Credits to @a74nh for populating the list and also some files in https://github.com/a74nh/runtime/tree/api_github/sve_api that will help to implement them.

Contributes to https://github.com/dotnet/runtime/issues/93095

a74nh commented 3 months ago

Recommendation for how to implement. Examples of this can be found in 100134

API

Copy/paste contents from files in https://github.com/a74nh/runtime/tree/api_github/sve_api/out_cs_api/ . There should be no need to edit these changes. Keep alphabetical ordering.

The same files have been given additional annotation and can be found in https://github.com/a74nh/runtime/tree/api_github/sve_api/out_helper_api . These are for development use only and are not for commiting.

HW Intrinsics

Copy/paste from https://github.com/a74nh/runtime/blob/api_github/sve_api/out_hwintrinsiclistarm64sve.h For entries with multiple instructions for a single type, this will need fixing via a special code path. The flags and category columns will probably need manually fixing. Flags that are not automatically detected:

For any special case where there is no flag, you have options:

  1. Add a new flag. Add code in hwintrinsics to use the flag. There is limited space for new flags, so only do this where there are many instructions that would require it.
  2. If changes need making in codegen, then mark as HW_Flag_SpecialCodeGen and add a new case to CodeGen::genHWIntrinsic().
  3. If changes need making at the import stage then mark as HW_Category_Special and add a new case to Compiler::impSpecialIntrinsic()
  4. Mark as both HW_Flag_SpecialCodeGen and HW_Category_Special

Testing

Copy/paste from https://raw.githubusercontent.com/a74nh/runtime/api_github/sve_api/out_GenerateHWIntrinsicTests_Arm.cs Rename the template (first column) to a more generic template. We want as few new templates as possible. Existing AdvSimd templates can be copied and then edited to include extra Sve parts. The ValidateIterResult and NextValueOpN entires will need editing to fit the template. Use existing entires as a guide.

Linux

Tests can be build using:

rm -fr ./artifacts/tests/coreclr/obj/linux.arm64.Checked/Managed/JIT/HardwareIntrinsics/Arm/Sve/
./src/tests/build.sh checked -test:JIT/HardwareIntrinsics/HardwareIntrinsics_Arm_ro.csproj

Tests can then be run:

./artifacts/tests/coreclr/linux.arm64.Checked/JIT/HardwareIntrinsics/HardwareIntrinsics_Arm_ro/HardwareIntrinsics_Arm_ro.sh

Generated C# files are in artifacts/tests/coreclr/obj/linux.arm64.Checked/Managed/JIT/HardwareIntrinsics/Arm/Sve/Sve_ro/Sve_ro/gen/

There are a lot of tests that will be run.

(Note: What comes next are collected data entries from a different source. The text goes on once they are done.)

===== config.mk =====
export PLATFORM = sky130hd
export DESIGN_NAME = any1_branch_resolve
export DESIGN_NICKNAME = d
export VERILOG_FILES = /design/src/rtl/any1_pkg.sv /design/src/rtl/any1_br_stats.sv /design/src/rtl/any1_branch_resolve.sv
export SDC_FILE = /design/constraint.sdc
export NUM_CORES = 1
export LEC_CHECK = 0
export ABC_AREA = 1
export CORE_ASPECT_RATIO = 1.1
export CORE_UTILIZATION = 39
export DETAILED_ROUTE_END_ITERATION = 8
export PLACE_DENSITY = 0.77
export SKIP_CTS_REPAIR_TIMING = 1
export SLEW_MARGIN = 20
export SYNTH_ARGS = -nofsm -noshare
export SYNTH_HDL_FRONTEND = slang
export SYNTH_SLANG_ARGS = --single-unit

===== constraint.sdc =====
create_clock -name clk_i -period 1.63 [get_ports clk_i]
set_clock_uncertainty 0.15 [all_clocks]
set_input_delay 0.326 -clock clk_i [delete_from_list [all_inputs] [get_ports clk_i]]
set_output_delay 0.326 -clock clk_i [all_outputs]
set_load 0.05 [all_outputs]

===== src/rtl/any1_pkg.sv =====
`default_nettype none
// ============================================================================
// Module      : any1_pkg
// Description : Shared types for the any1 pipeline: branch-resolution state
//               encoding and the machine address type.
// Revision    : 1.0 - initial release
// ============================================================================
package any1_pkg;

  // Machine address width used by the shared Address type.
  localparam int ANY1_AWID = 32;

  typedef logic [ANY1_AWID-1:0] Address;

  // Branch resolution states: accept slots, hold a redirect, drain execute.
  typedef enum logic [1:0] {
    IDLE  = 2'd0,
    HOLD  = 2'd1,
    DRAIN = 2'd2
  } BrResState;

endpackage : any1_pkg
`default_nettype wire


===== src/rtl/any1_br_stats.sv =====
`default_nettype none
// ============================================================================
// Module      : any1_br_stats
// Description : Free-running 32-bit counters of accepted branches and of
//               mispredictions. Counters wrap at 2^32.
// Ports       : clk_i, rst_i       - clock / synchronous active-high reset
//               br_inc, misp_inc   - one-cycle increment strobes
//               stat_br, stat_misp - registered counter values
// Revision    : 1.0 - initial release
// ============================================================================
module any1_br_stats
  import any1_pkg::*;
(
  input  logic        clk_i,
  input  logic        rst_i,
  input  logic        br_inc,
  input  logic        misp_inc,
  output logic [31:0] stat_br,
  output logic [31:0] stat_misp
);

  logic [31:0] br_cnt_d, br_cnt_q;
  logic [31:0] misp_cnt_d, misp_cnt_q;

  always_comb begin
    br_cnt_d   = br_cnt_q;
    misp_cnt_d = misp_cnt_q;
    if (br_inc)   br_cnt_d   = br_cnt_q + 32'd1;
    if (misp_inc) misp_cnt_d = misp_cnt_q + 32'd1;
  end

  always_ff @(posedge clk_i) begin
    if (rst_i) begin
      br_cnt_q   <= 32'd0;
      misp_cnt_q <= 32'd0;
    end else begin
      br_cnt_q   <= br_cnt_d;
      misp_cnt_q <= misp_cnt_d;
    end
  end

  assign stat_br   = br_cnt_q;
  assign stat_misp = misp_cnt_q;

endmodule : any1_br_stats
`default_nettype wire


===== src/rtl/any1_branch_resolve.sv =====
`default_nettype none
// ============================================================================
// Module      : any1_branch_resolve
// Description : Branch resolution stage following the execute-stage branch
//               condition evaluator. Detects direction/target mispredictions,
//               raises a held fetch redirect with a one-cycle flush, stalls
//               execute for a fixed drain window, and emits a predictor
//               update pulse for every resolved branch.
// Config      : ANY1_BR_STATS_EN - when defined, adds stat_br / stat_misp
//               counter outputs (any1_br_stats instance).
// Ports       : clk_i, rst_i          - clock / synchronous active-high reset
//               ex_*                  - execute slot and prediction info
//               takb                  - evaluated branch outcome
//               ex_rdy                - stage can accept a slot (state decode)
//               redir_v/ip, redir_rdy - fetch redirect handshake
//               flush_o               - one-cycle younger-instruction flush
//               upd_v/ip/tk           - predictor update strobe and payload
//               stat_br, stat_misp    - counters (ANY1_BR_STATS_EN only)
// Revision    : 1.0 - initial release
// ============================================================================
module any1_branch_resolve
  import any1_pkg::*;
#(
  parameter int AWID         = 32,
  parameter int INSN_BYTES   = 4,
  parameter int FLUSH_CYCLES = 2
) (
  input  logic            clk_i,
  input  logic            rst_i,
  input  logic            ex_v,
  input  logic            ex_is_br,
  input  logic [AWID-1:0] ex_ip,
  input  logic [AWID-1:0] ex_tgt,
  input  logic            ex_pred_tk,
  input  logic [AWID-1:0] ex_pred_tgt,
  input  logic            takb,
  output logic            ex_rdy,
  output logic            redir_v,
  output logic [AWID-1:0] redir_ip,
  input  logic            redir_rdy,
  output logic            flush_o,
  output logic            upd_v,
  output logic [AWID-1:0] upd_ip,
  output logic            upd_tk
`ifdef ANY1_BR_STATS_EN
  ,
  output logic [31:0]     stat_br,
  output logic [31:0]     stat_misp
`endif
);

  // Drain counter must hold FLUSH_CYCLES; keep at least one bit when it is 0.
  localparam int CNT_W = (FLUSH_CYCLES < 1) ? 1 : $clog2(FLUSH_CYCLES + 1);

  BrResState       state_d, state_q;
  logic [CNT_W-1:0] cnt_d, cnt_q;
  logic [AWID-1:0] redir_ip_d, redir_ip_q;
  logic            flush_d, flush_q;
  logic            upd_v_d, upd_v_q;
  logic [AWID-1:0] upd_ip_d, upd_ip_q;
  logic            upd_tk_d, upd_tk_q;

  logic            accept;
  logic            misp;
  logic [AWID-1:0] fall_ip;
  logic [AWID-1:0] correct_ip;

  // Truncating add: the fall-through address wraps at 2^AWID.
  assign fall_ip    = ex_ip + AWID'(INSN_BYTES);
  assign correct_ip = takb ? ex_tgt : fall_ip;

  // Predicted target only matters when both prediction and outcome are taken.
  assign misp = (takb != ex_pred_tk) |
                (takb & ex_pred_tk & (ex_tgt != ex_pred_tgt));

  // ex_rdy is a pure state decode so upstream never sees a combinational
  // path from its own valid back to its ready.
  assign ex_rdy = (state_q == IDLE);
  assign accept = ex_v & ex_is_br & ex_rdy;

  always_comb begin
    state_d    = state_q;
    cnt_d      = cnt_q;
    redir_ip_d = redir_ip_q;
    flush_d    = 1'b0;
    upd_v_d    = accept;
    upd_ip_d   = upd_ip_q;
    upd_tk_d   = upd_tk_q;

    if (accept) begin
      upd_ip_d = ex_ip;
      upd_tk_d = takb;
    end

    case (state_q)
      IDLE: begin
        if (accept && misp) begin
          state_d    = HOLD;
          redir_ip_d = correct_ip;
          // Registered so the flush lands in the first HOLD cycle only.
          flush_d    = 1'b1;
        end
      end
      HOLD: begin
        if (redir_rdy) begin
          if (FLUSH_CYCLES == 0) begin
            state_d = IDLE;
          end else begin
            state_d = DRAIN;
            cnt_d   = CNT_W'(FLUSH_CYCLES);
          end
        end
      end
      DRAIN: begin
        // Leave on the 1->0 step; a zero count also exits defensively.
        if (cnt_q <= CNT_W'(1)) begin
          state_d = IDLE;
          cnt_d   = '0;
        end else begin
          cnt_d = cnt_q - CNT_W'(1);
        end
      end
      default: begin
        state_d = IDLE;
        cnt_d   = '0;
      end
    endcase
  end

  always_ff @(posedge clk_i) begin
    if (rst_i) begin
      state_q    <= IDLE;
      cnt_q      <= '0;
      redir_ip_q <= '0;
      flush_q    <= 1'b0;
      upd_v_q    <= 1'b0;
      upd_ip_q   <= '0;
      upd_tk_q   <= 1'b0;
    end else begin
      state_q    <= state_d;
      cnt_q      <= cnt_d;
      redir_ip_q <= redir_ip_d;
      flush_q    <= flush_d;
      upd_v_q    <= upd_v_d;
      upd_ip_q   <= upd_ip_d;
      upd_tk_q   <= upd_tk_d;
    end
  end

  assign redir_v  = (state_q == HOLD);
  assign redir_ip = redir_ip_q;
  assign flush_o  = flush_q;
  assign upd_v    = upd_v_q;
  assign upd_ip   = upd_ip_q;
  assign upd_tk   = upd_tk_q;

`ifdef ANY1_BR_STATS_EN
  any1_br_stats u_stats (
    .clk_i     (clk_i),
    .rst_i     (rst_i),
    .br_inc    (accept),
    .misp_inc  (accept & misp),
    .stat_br   (stat_br),
    .stat_misp (stat_misp)
  );
`endif

endmodule : any1_branch_resolve
`default_nettype wire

To make life easier run the .dll directly and pass it the name of the test (a substring will do). Eg:

$CORE_ROOT/corerun ./artifacts/tests/coreclr/linux.arm64.Checked/JIT/HardwareIntrinsics/HardwareIntrinsics_Arm_ro/HardwareIntrinsics_Arm_ro.dll Sve_Add_uint
$CORE_ROOT/corerun ./artifacts/tests/coreclr/linux.arm64.Checked/JIT/HardwareIntrinsics/HardwareIntrinsics_Arm_ro/HardwareIntrinsics_Arm_ro.dll Sve

Windows

Tests can be build using:

del /F /S /Q repo\artifacts\tests\coreclr\obj\windows.arm64.Release\Managed\JIT\HardwareIntrinsics\Arm\Sve\
pushd repo\src\tests\
build.cmd Release -test JIT\HardwareIntrinsics\HardwareIntrinsics_Arm_r.csproj /p:TargetArchitecture=arm64
build.cmd Release -test JIT\HardwareIntrinsics\HardwareIntrinsics_Arm_ro.csproj /p:TargetArchitecture=arm64

Tests can then be run:

pushd repo\artifacts\tests\coreclr\windows.arm64.Release\JIT\HardwareIntrinsics\HardwareIntrinsics_Arm_r
HardwareIntrinsics_Arm_r.cmd

Generated C# files are in artifacts\tests\coreclr\obj\windows.arm64.Release\Managed\JIT\HardwareIntrinsics\Arm\Sve\Sve_ro\Sve_ro\gen\

There are a lot of tests that will be run. To make life easier run the .dll directly and pass it the name of the test (a substring will do). Eg:

$CORE_ROOT\corerun .\artifacts\tests\coreclr\windows.arm64.Release\JIT\HardwareIntrinsics\HardwareIntrinsics_Arm_ro\HardwareIntrinsics_Arm_ro.dll Sve_Add_uint
$CORE_ROOT\corerun .\artifacts\tests\coreclr\windows.arm64.Release\JIT\HardwareIntrinsics\HardwareIntrinsics_Arm_ro\HardwareIntrinsics_Arm_ro.dll Sve

Altjit

All the testing works as usual using AltJit* environment variables. Only thing to remember is to set additional environment variable DOTNET_MaxVectorTBitWidth=128 to avoid getting asserts assert(size == info.compCompHnd->getClassSize(typeHnd));

Stress testing

All the tests should be run using all the various stress modes. https://github.com/a74nh/runtime/blob/api_github/sve_api/stress_tester.py is used to run your test in the various modes. Pass it the full command line for running your test. Eg:

stress_tester.py $CORE_ROOT/corerun ./artifacts/tests/coreclr/linux.arm64.Checked/JIT/HardwareIntrinsics/HardwareIntrinsics_Arm_ro/HardwareIntrinsics_Arm_ro.dll Sve_Add_uint

Writing Tests

a74nh commented 3 months ago

For choosing APIs.

a74nh commented 3 months ago

As the testing grows it will increasingly become difficult to test just a single API. this is ok during CI, but painful during development and bug fixing.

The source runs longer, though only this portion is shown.